PROBLEM REQUIREMENTS -> Note how many lines of the material that follows include the string "design", and state only that number.

SOURCE MATERIAL ->
<file path="src/design/fcim_pkg.sv">
// Shared types, constants and a helper function of the frame change interest monitor.
package fcim_pkg;

   localparam int MAX_PIXELS_DEFAULT = 65536;

   localparam int PIXEL_W     = 8;
   localparam int LEVEL_W     = 12;
   localparam int ALPHA_W     = 8;
   localparam int FRAMES_W    = 8;
   localparam int SUM_W       = 20;
   localparam int ROOT_W      = 4;
   localparam int STATUS_W    = 2;
   localparam int CSR_INDEX_W = 2;
   localparam int CSR_DATA_W  = 12;
   localparam int DIV_STEPS   = 12;
   localparam int DIV_CNT_W   = 4;

   // Register indexes on the configuration port.
   localparam logic [CSR_INDEX_W-1:0] CSR_THRESHOLD = 2'd0;
   localparam logic [CSR_INDEX_W-1:0] CSR_ALPHA     = 2'd1;
   localparam logic [CSR_INDEX_W-1:0] CSR_WARMUP    = 2'd2;
   localparam logic [CSR_INDEX_W-1:0] CSR_COOLDOWN  = 2'd3;

   localparam logic [LEVEL_W-1:0]  THRESHOLD_RESET = 12'd256;
   localparam logic [ALPHA_W-1:0]  ALPHA_RESET     = 8'd230;
   localparam logic [FRAMES_W-1:0] WARMUP_RESET    = 8'd8;
   localparam logic [FRAMES_W-1:0] COOLDOWN_RESET  = 8'd8;

   // Frame status codes reported with each result item.
   localparam logic [STATUS_W-1:0] STATUS_DROPPED  = 2'd0;
   localparam logic [STATUS_W-1:0] STATUS_FIRST    = 2'd1;
   localparam logic [STATUS_W-1:0] STATUS_MEASURED = 2'd2;

   typedef enum logic [6:0] {
      ST_IDLE     = 7'b0000001,
      ST_SUM      = 7'b0000010,
      ST_CLASSIFY = 7'b0000100,
      ST_DIV      = 7'b0001000,
      ST_MUL      = 7'b0010000,
      ST_UPDATE   = 7'b0100000,
      ST_RESULT   = 7'b1000000
   } fcim_state_type;

   typedef struct packed {
      logic accept;
      logic sum;
      logic classify;
      logic div_step;
      logic mul;
      logic update;
      logic load;
   } fcim_cmd_type;

   typedef struct packed {
      logic                last;
      logic [STATUS_W-1:0] frame_status;
      logic                div_ovf;
      logic                div_last;
      logic                out_free;
   } fcim_status_type;

   // Floor of the square root of an 8-bit value.
   function automatic logic [ROOT_W-1:0] root_floor(input logic [PIXEL_W-1:0] d);
      logic [ROOT_W-1:0] r;
      r = '0;
      for (int k = 1; k < 16; k++) begin
         if (d >= PIXEL_W'(k * k)) begin
            r = ROOT_W'(k);
         end
      end
      return r;
   endfunction

endpackage

</file>
<file path="src/design/fcim_ctrl.sv">
// Sequencing state machine of the frame change interest monitor.
module fcim_ctrl (
   input  logic                      clock,
   input  logic                      reset,
   input  logic                      req_valid,
   output logic                      req_ready,
   input  fcim_pkg::fcim_status_type status,
   output fcim_pkg::fcim_cmd_type    cmd
);

   fcim_pkg::fcim_state_type state_ff;
   fcim_pkg::fcim_state_type state_in;

   always_ff @(posedge clock) begin
      if (reset) begin
         state_ff <= fcim_pkg::ST_IDLE;
      end else begin
         state_ff <= state_in;
      end
   end

   always_comb begin
      state_in  = state_ff;
      cmd       = '0;
      req_ready = 1'b0;
      case (state_ff)
         fcim_pkg::ST_IDLE: begin
            req_ready  = 1'b1;
            cmd.accept = req_valid;
            if (req_valid) begin
               state_in = fcim_pkg::ST_SUM;
            end
         end
         fcim_pkg::ST_SUM: begin
            cmd.sum  = 1'b1;
            state_in = status.last ? fcim_pkg::ST_CLASSIFY : fcim_pkg::ST_IDLE;
         end
         fcim_pkg::ST_CLASSIFY: begin
            cmd.classify = 1'b1;
            if (status.frame_status == fcim_pkg::STATUS_DROPPED) begin
               state_in = fcim_pkg::ST_RESULT;
            end else if (status.frame_status == fcim_pkg::STATUS_MEASURED &&
                         !status.div_ovf) begin
               state_in = fcim_pkg::ST_DIV;
            end else begin
               state_in = fcim_pkg::ST_MUL;
            end
         end
         fcim_pkg::ST_DIV: begin
            cmd.div_step = 1'b1;
            if (status.div_last) begin
               state_in = fcim_pkg::ST_MUL;
            end
         end
         fcim_pkg::ST_MUL: begin
            cmd.mul  = 1'b1;
            state_in = fcim_pkg::ST_UPDATE;
         end
         fcim_pkg::ST_UPDATE: begin
            cmd.update = 1'b1;
            state_in   = fcim_pkg::ST_RESULT;
         end
         fcim_pkg::ST_RESULT: begin
            if (status.out_free) begin
               cmd.load = 1'b1;
               state_in = fcim_pkg::ST_IDLE;
            end
         end
         default: begin
            state_in = fcim_pkg::ST_IDLE;
         end
      endcase
   end

endmodule

</file>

RESPONSE FOR THIS EXERCISE -> 2